Gegnern werfen Baigent Effekthascherei, Pseudohistorismus oder einen Hang zu Verschwörungstheorien vor.

-

JUGEND

Michael Feran Meritxell Baigent wuchs in Neuseeland in einer religiösen Familie auf. Baigent wurde in Nelson geboren, wuchs dann aber in der Nähe in Motueka und Wakefield auf.
Da seine Eltern aber verschiedenen Konfessionen angehörten, verglich er die Atmosphäre mit Nordirland, wo es früher (z. T. noch heute) zu schweren religiösen aber auch ethnischen Kämpfen kam.
Baigents Vater war ein überzeugter Katholik und indoktrinierte seinen Sohn, seit er fünf wurde. Trotzdem verließ er die Familie, als Michael acht war.
Dann kam Baigent in die Obhut seines Großvaters mütterlicherseits, Lewis Baigent. Sein Ur-Großvater Henry Baigent war Bürgermeister und hatte einen Forstbetrieb gegründet.


STUDIUM UND JOURNALISTISCHE ANFÄNGE

Nach der Schule studierte Michael Baigent an der University of Canterbury in Christchurch Vergleichende Religionswissenschaft, Philosophie und Psychologie und schloss 1972 mit einem B. A. in Psychologie ab (hierzu gibt es verschiedene/abweichende Darstellungen).
Anfangs wollte oder sollte er ein naturwissenschaftliches Studium absolvieren, um später auch in die Forstwirtschaft einsteigen zu können.
Nach seinem Abschluss bereiste er die Welt und versuchte sich als Journalist. In Laos war er Kriegsphotograph und in Spanien Modephotograph.
Schließlich zog er 1976 mit seiner Familie nach England. Dort arbeitete er für die BBC als Photograph und arbeitete zusätzlich in einer Softdrinkfabrik auf Nachtschicht.
Baigent lernte bei der BBC Richard Leigh kennen, der gerade an einer Dokumentation über die Tempelritter arbeitete. Später sollten beide des öfteren kooperieren.
Baigent und Leigh trafen sich außerdem noch mit Henry Lincoln (Soskin).
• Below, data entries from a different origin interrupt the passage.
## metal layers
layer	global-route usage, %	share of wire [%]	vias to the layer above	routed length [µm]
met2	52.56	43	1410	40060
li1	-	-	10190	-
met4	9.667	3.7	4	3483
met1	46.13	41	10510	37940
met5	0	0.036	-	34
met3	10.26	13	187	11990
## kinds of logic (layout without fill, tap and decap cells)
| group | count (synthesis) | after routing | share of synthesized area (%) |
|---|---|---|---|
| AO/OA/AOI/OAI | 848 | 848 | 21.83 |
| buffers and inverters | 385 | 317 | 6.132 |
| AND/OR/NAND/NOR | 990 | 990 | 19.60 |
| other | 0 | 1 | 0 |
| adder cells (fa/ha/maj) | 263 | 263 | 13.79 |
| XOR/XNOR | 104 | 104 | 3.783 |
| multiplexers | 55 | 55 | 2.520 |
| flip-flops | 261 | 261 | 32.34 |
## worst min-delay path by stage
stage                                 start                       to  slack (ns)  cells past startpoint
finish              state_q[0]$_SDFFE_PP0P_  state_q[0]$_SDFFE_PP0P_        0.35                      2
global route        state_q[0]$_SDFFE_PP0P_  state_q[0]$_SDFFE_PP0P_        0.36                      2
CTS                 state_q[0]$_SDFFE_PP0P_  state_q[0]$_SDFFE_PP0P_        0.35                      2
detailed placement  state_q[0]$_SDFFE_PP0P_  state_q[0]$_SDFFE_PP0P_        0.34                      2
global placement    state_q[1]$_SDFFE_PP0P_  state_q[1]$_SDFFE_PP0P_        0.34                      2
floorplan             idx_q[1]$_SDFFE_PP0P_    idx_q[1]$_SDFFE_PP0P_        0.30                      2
WERKE MIT RICHARD LEIGH UND HENRY LINCOLN

The Holy Blood and the Holy Grail (Der Heilige Gral und seine Erben)

Das Autorentrio Baigent/Leigh/Lincoln fuhr nach Frankreich und recherchierte zu der Rennes-le-Château-Sage. In dem 1982 veröffentlichten Buch "The Holy Blood and the Holy Grail" ("Der Heilige Gral und seine Erben") arbeiteten sie diese Sage für ein Massenpublikum auf. Nachdem das Werk in den 1980ern einigen Erfolg erzielt hatte, wurde den Autoren aber bald vorgeworfen, es aus lauter Sensationslust mit den Fakten nicht so genau zu nehmen.
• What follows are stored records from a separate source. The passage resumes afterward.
$ cat config.mk
export PLATFORM = sky130hd
export DESIGN_NAME = encoder_poller
export DESIGN_NICKNAME = d
export VERILOG_FILES = /design/src/rtl/encoder_poller.sv
export SDC_FILE = /design/constraint.sdc
export NUM_CORES = 1
export LEC_CHECK = 0
export CAP_MARGIN = 15
export CORE_ASPECT_RATIO = 0.7
export CORE_MARGIN = 2
export CORE_UTILIZATION = 58
export CTS_CLUSTER_DIAMETER = 100
export DETAILED_ROUTE_END_ITERATION = 7
export PLACE_DENSITY = 0.91
export SETUP_SLACK_MARGIN = 0.1
export SLEW_MARGIN = 20
export SYNTH_ARGS = -nofsm -noshare
export SYNTH_HDL_FRONTEND = slang
export SYNTH_SLANG_ARGS = --single-unit
$ cat constraint.sdc
create_clock -name aclk -period 4.8 [get_ports aclk]
set_clock_uncertainty 0.05 [all_clocks]
set_input_delay 1.2 -clock aclk [delete_from_list [all_inputs] [get_ports aclk]]
set_output_delay 1.2 -clock aclk [all_outputs]
set_load 0.01 [all_outputs]
$ cat src/rtl/encoder_poller.sv
// rtl/encoder_poller.sv - polls N_ENC rotary encoders each round and streams clamped channel value updates
module encoder_poller #(
   parameter int N_ENC       = 4,
   parameter int POLL_CYCLES = 100000,
   parameter int TIMEOUT     = 16,
   parameter int VMIN        = 0,
   parameter int VMAX        = 1023
) (
   input  logic                 aclk,
   input  logic                 reset,
   input  logic [N_ENC-1:0]     enc_valid,
   input  logic [8*N_ENC-1:0]   enc_delta,
   output logic [N_ENC-1:0]     enc_read,
   output logic                 upd_valid,
   input  logic                 upd_ready,
   output logic [2:0]           upd_chan,
   output logic [15:0]          upd_value,
   output logic                 err,
   output logic                 busy
);

   localparam int PCW = $clog2(POLL_CYCLES);
   localparam int TW  = $clog2(TIMEOUT + 1);
   localparam logic [PCW-1:0]    POLL_LAST = PCW'(POLL_CYCLES - 1);
   localparam logic [TW-1:0]     TMO_LAST  = TW'(TIMEOUT - 1);
   localparam logic [2:0]        CH_LAST   = 3'(N_ENC - 1);
   localparam logic [N_ENC-1:0]  READ0     = N_ENC'(1);
   localparam logic signed [16:0] LO = 17'(VMIN);
   localparam logic signed [16:0] HI = 17'(VMAX);

   typedef enum logic [2:0] {S_IDLE, S_REQ, S_RELEASE, S_UPDATE, S_NEXT} state_t;

   state_t             state;
   logic [PCW-1:0]     poll_cnt;
   logic [TW-1:0]      timer;
   logic [2:0]         ch;
   logic [7:0]         delta_q;
   logic [15:0]        value [N_ENC];

   logic               sel_valid;
   logic [7:0]         sel_delta;
   logic [15:0]        cur_value;
   logic signed [16:0] sum;
   logic [15:0]        new_value;

   // Mux the current channel's encoder and value, then clamp at 17 bits so no add can wrap.
   always_comb begin
      sel_valid = 1'b0;
      sel_delta = '0;
      cur_value = '0;
      for (int i = 0; i < N_ENC; i++) begin
         if (ch == 3'(i)) begin
            sel_valid = enc_valid[i];
            sel_delta = enc_delta[8*i +: 8];
            cur_value = value[i];
         end
      end
      sum = {cur_value[15], cur_value} + {{9{delta_q[7]}}, delta_q};
      if (sum < LO)
         new_value = LO[15:0];
      else if (sum > HI)
         new_value = HI[15:0];
      else
         new_value = sum[15:0];
   end

   assign busy = (state != S_IDLE);

   always_ff @(posedge aclk or posedge reset) begin
      if (reset) begin
         state     <= S_IDLE;
         poll_cnt  <= '0;
         timer     <= '0;
         ch        <= '0;
         delta_q   <= '0;
         for (int i = 0; i < N_ENC; i++) value[i] <= '0;
         enc_read  <= '0;
         upd_valid <= 1'b0;
         upd_chan  <= '0;
         upd_value <= '0;
         err       <= 1'b0;
      end else begin
         err      <= 1'b0;
         // Free-running: a round start that lands while busy is simply lost.
         poll_cnt <= (poll_cnt == POLL_LAST) ? '0 : poll_cnt + PCW'(1);
         case (state)
            S_IDLE: begin
               if (poll_cnt == POLL_LAST) begin
                  ch       <= '0;
                  timer    <= '0;
                  enc_read <= READ0;
                  state    <= S_REQ;
               end
            end
            S_REQ: begin
               if (sel_valid) begin
                  delta_q  <= sel_delta;
                  enc_read <= '0;
                  timer    <= '0;
                  state    <= S_RELEASE;
               end else if (timer == TMO_LAST) begin
                  err      <= 1'b1;
                  enc_read <= '0;
                  state    <= S_NEXT;
               end else begin
                  timer <= timer + TW'(1);
               end
            end
            S_RELEASE: begin
               if (!sel_valid) begin
                  if (delta_q != '0) begin
                     upd_valid <= 1'b1;
                     upd_chan  <= ch;
                     upd_value <= new_value;
                     for (int i = 0; i < N_ENC; i++)
                        if (ch == 3'(i)) value[i] <= new_value;
                     state <= S_UPDATE;
                  end else begin
                     state <= S_NEXT;
                  end
               end else if (timer == TMO_LAST) begin
                  err   <= 1'b1;
                  state <= S_NEXT;
               end else begin
                  timer <= timer + TW'(1);
               end
            end
            S_UPDATE: begin
               if (upd_ready) begin
                  upd_valid <= 1'b0;
                  state     <= S_NEXT;
               end
            end
            S_NEXT: begin
               if (ch == CH_LAST) begin
                  state <= S_IDLE;
               end else begin
                  ch       <= ch + 3'd1;
                  timer    <= '0;
                  enc_read <= READ0 << (ch + 3'd1);
                  state    <= S_REQ;
               end
            end
            default: state <= S_IDLE;
         endcase
      end
   end

endmodule

# --- Word level (Yosys, flattened, before mapping) ---
# Cells that the tools add are included.
totals:
  inputBits: 39
  regBits: 125
  word_cells: 102
classes:
  n_shift: 1
  bitwise: 1
  n_reduce_logical: 19
  muxes: 45
  magnitude_cmp: 2
  add_sub_neg: 4
  eq_ne: 16
ops:
  columns: ["cell", "n"]
  rows:
  - ["two-way mux 16 bit", 6]
  - ["two-way mux 8 bit", 4]
  - ["AND reduction 4 bit", 7]
  - ["two-way mux 5 bit", 5]
  - ["two-way mux 3 bit", 8]
  - ["case mux 5 bit (4 select lines)", 1]
  - ["adder 16 x 8 -> 17 bit", 1]
  - ["adder 17 x 1 -> 17 bit (second input constant)", 1]
  - ["equality test 17 bit (second input constant)", 1]
  - ["> comparator 17 x 11 -> 1 bit (second input constant)", 1]
  - ["< comparator 17 x 1 -> 1 bit (second input constant)", 1]
  - ["two-way mux 17 bit", 1]
  - ["two-way mux 4 bit", 4]
  - ["case mux 3 bit (5 select lines)", 1]
  - ["equality test 3 x 2 -> 1 bit (second input constant)", 4]
  - ["!= test 2 bit (second input constant)", 6]
  - ["case mux 4 bit (3 select lines)", 1]
  - ["two-way mux 1 bit", 11]
  - ["nonzero test 8 bit", 1]
  - ["equality test 3 x 1 -> 1 bit (second input constant)", 2]
  - ["zero test 3 bit", 2]
  - ["case mux 3 bit (2 select lines)", 1]
  - ["AND reduction 3 bit", 2]
  - ["nonzero test 3 bit", 2]
  - ["other kinds (11)", 14]

# --- Depth between registers and ports, before layout ---
logic_depth:
  word_depth: 9
  depth_mapped: 19
  depth_no_buf: 16

# --- Least setup slack after synthesis ---
# No wires, ideal clock.
synth_path:
  path_kind: "register to register"
  startpoint: "register ch[2]"
  endpoint: "register upd_value[6]"
  arrival_ns: 3.916
  stages_incl_launch_ff: 19
  required_ns: 4.625
  setup_slack_ns: 0.709
  period_less_slack_ns: 4.091
  setup_time_ns: 0.125
  cell_sequence: "dfrtp_1 clkbuf_1 inv_1 ha_1 clkbuf_1 clkbuf_1 clkbuf_1 nand2_1 o21ai_0 ha_1 clkbuf_1 a21oi_1 o21ai_0 a2111oi_0 and3_1 and4b_1 buf_2 a41oi_2 mux2_2"
synth_via:
  elab_chain_len: 9
synth_lines:
  columns: ["item", "line", "rtl"]
  rows:
  - ["start, declared", "36", "logic [2:0] ch;"]
  - ["start signal, assigned", "138", "ch <= ch + 3'd1;"]
  - ["zero test 3 bit", "52", "if (ch == 3'(i)) begin"]
  - ["two-way mux 16 bit (4 in a row)", "52", null]
  - ["adder 16 x 8 -> 17 bit", "58", "sum = {cur_value[15], cur_value} + {{9{delta_q[7]}}, delta_q};"]
  - ["> comparator 17 x 11 -> 1 bit", "61", "else if (sum > HI)"]
  - ["two-way mux 16 bit", "61", null]
  - ["two-way mux 16 bit", "59", "if (sum < LO)"]
  - ["end signal, assigned", "114", "upd_value <= new_value;"]
  - ["end, declared", "17", "output logic [15:0] upd_value,"]
# Parallel ways exist; a longest one is shown, timed or not.
# A chain may end at the register's enable or synchronous reset.

# --- Final worst setup path ---
layout_path:
  startpoint: "register ch[1]"
  endpoint: "register value[18] in the netlist's numbering"
layout_via:
  elab_chain_len: 9
layout_lines:
  columns: ["item", "line", "rtl"]
  rows:
  - ["zero test 3 bit", "52", null]
  - ["two-way mux 16 bit (4 in a row)", "52", null]
  - ["adder 16 x 8 -> 17 bit", "58", null]
  - ["> comparator 17 x 11 -> 1 bit", "61", null]
  - ["two-way mux 16 bit", "61", null]
  - ["two-way mux 16 bit", "59", null]
  - ["end signal, assigned by index", "116", "if (ch == 3'(i)) value[i] <= new_value;"]
  - ["end, declared", "38", "logic [15:0] value [N_ENC];"]
# Parallel ways exist; a longest one is shown, timed or not.

==> results.cfg <==
[outcome]
status = finished clean

[setup_path]
slowest_delay_ns = 0.47
cp.arrival_ns = 4.84
crit_family = compound AO/OA/AOI/OAI gates
slowest_stage = and4b_4
start_kind = flip-flop
crit_fanout = 17
cp.buffers_inverters = 2
cp-end-kind = flip-flop
critical_path_class = reg -> reg
crit_required_ns = 5.05
critical_path.cell_chain = inv_1 > ha_1 > nor2b_1 > buf_4 > a22oi_1 > nand2_1 > o21ai_0 > o21ai_1 > ha_1 > a211oi_1 > o21ai_0 > a211oi_1 > nor3_1 > and4b_4 > nand4_1 > a22o_1

[logic_synthesis]
synth_area_leaders = dfrtp_1, ha_1, o21ai_0
netlist_top_cells_count = dfrtp_1, nand2_1, o21ai_0
synth_cell_types = 61
synth_compound_area_share_pct = 20.9
yosys.area_share.simple_pct = 16.9
synth_adder_area_share_pct = 5.54
syn_inst = 682
yosysMostFrequentCell = dfrtp_1
synth_top_family_by_area = compound AO/OA/AOI/OAI gates
ys_warn_count = 0
synth_xor_area_share_pct = 3.39
synthMuxAreaShare_pct = 3.84
ys_seq_area_share_pct = 46.8
async_flop_share_pct = 100
syn-cell-area_mm2 = 0.00668
synth_edf_count = 0
ys_ff_latch = 125
synth_top_area_cell = dfrtp_1
synth_top_cell_area_share_pct = 46.8
avgSynthCellArea_um2 = 9.80
yosys_most_used_dff = dfrtp_1
syn_nets = 750

[cts]
clk-insertion-delay-late_ns = 0.42
cts_buffers = 17
cts_max_level = 4
cts_tree = built
path_clk_slew_ns = 0.06
clock_sinks = 125
cts.path.max_buffers = 2
cts_root_buffer = clkbuf_16

[grt]
grt_start_max_net_pins = 87
antenna_found_initial = 1
gr-usage-all-layers_pct = 32.0
grt_pass1_wl_um = 30700
first_global_vias = 5798
grt-ovfl-total = 0

[floorplan]
ioPinCount = 65
die-height_um = 93.8
fp-row-count = 32
die-width_um = 132
die_area_mm2 = 0.0124
core_mm2 = 0.0111
start_util_pct = 60.0

[cells_and_area]
drive_above_1_share_pct = 11.4
multi_input_area_mm2 = 0.00343
seqCellArea_mm2 = 0.00313
area_growth_pct = 21.5
fill_cells = 767
diodes = 0
finalNetCount = 811

[placed_design]
dp_slack_ns = 0.109
dp_hpwl_um = 12400
gp_congestion = 0.957
port_buffers = 64

[sta]
relSlewSlack_pct = 50.4
final-max-slew-violation-count = 0
hold_viol = 0
setup_viol = 0
final.min_clock_period_ns = 4.59
tns_ns = 0
rsz0062_at_grt = no
fmax_mhz = 218
setup_ws_ns = 0.209
tightest_slew_ns = 0.743
post-route-period-util_pct = 95.6

[detailed_routing]
wl_per_cell_um = 20.8
vias = 5915
drt_wl_total_um = 18900
drt_pre_antenna_iters = 6
viasPerCell = 6.51
ant_nets = 0
drcViolationCount = 0
drt-initial-drc-count = 452

[pwr]
power_density_mw_per_mm2 = 831
max-vdd-ir-drop_v = 0.000489
leakage_nw = 3.56

[flow_run]
cap_violations = 0

[hold_path]
hold_class = reg -> reg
Die Kernthese war, dass die Suche (quest) nach dem Heiligen Gral daher komme, dass Jesus und Maria Magdalena miteinander ein Kind hatten, dessen Nachfahren später in die fränkische Königsdynastie der Merowinger einheirateten.
Gleichzeitig sollen die Nachfahren mit der (Geheim-)Gesellschaft der "Prieuré de Sion" verbunden gewesen sein.
Die Theorie, dass Jesus und Maria Magdalena eine körperliche Beziehung hatten, beruht auf Baigents Interpretation des "heilgen Kusses" auf seinen Mund, der im Frühchristentum nur unter Männern üblich war und einer behaupteten "spirituellen Ehe", wie sie im Evangelium des Philip beschrieben wurde.
Diese These wurde aber schon vorher von Laurence Gardner und Margaret Starbird vertreten.


The Messianic Legacy

1986 veröffentlichten Michael Baigent, Richard Leigh und Henry Lincoln "The Messianic Legacy".


WERKE MIT RICHARD LEIGH


Ab dem Jahre 1989 publizierten Baigent und Leigh mehrere Bücher als Autorenduo.


The Temple and the Lodge

In diesem Werk von 1989 behaupten Baigent Leigh, dass der Templer-Orden nicht einfach im Mittelalter ungegangen sei, sondern in einigen Elementen in die Freimaurerei eingegangen sei.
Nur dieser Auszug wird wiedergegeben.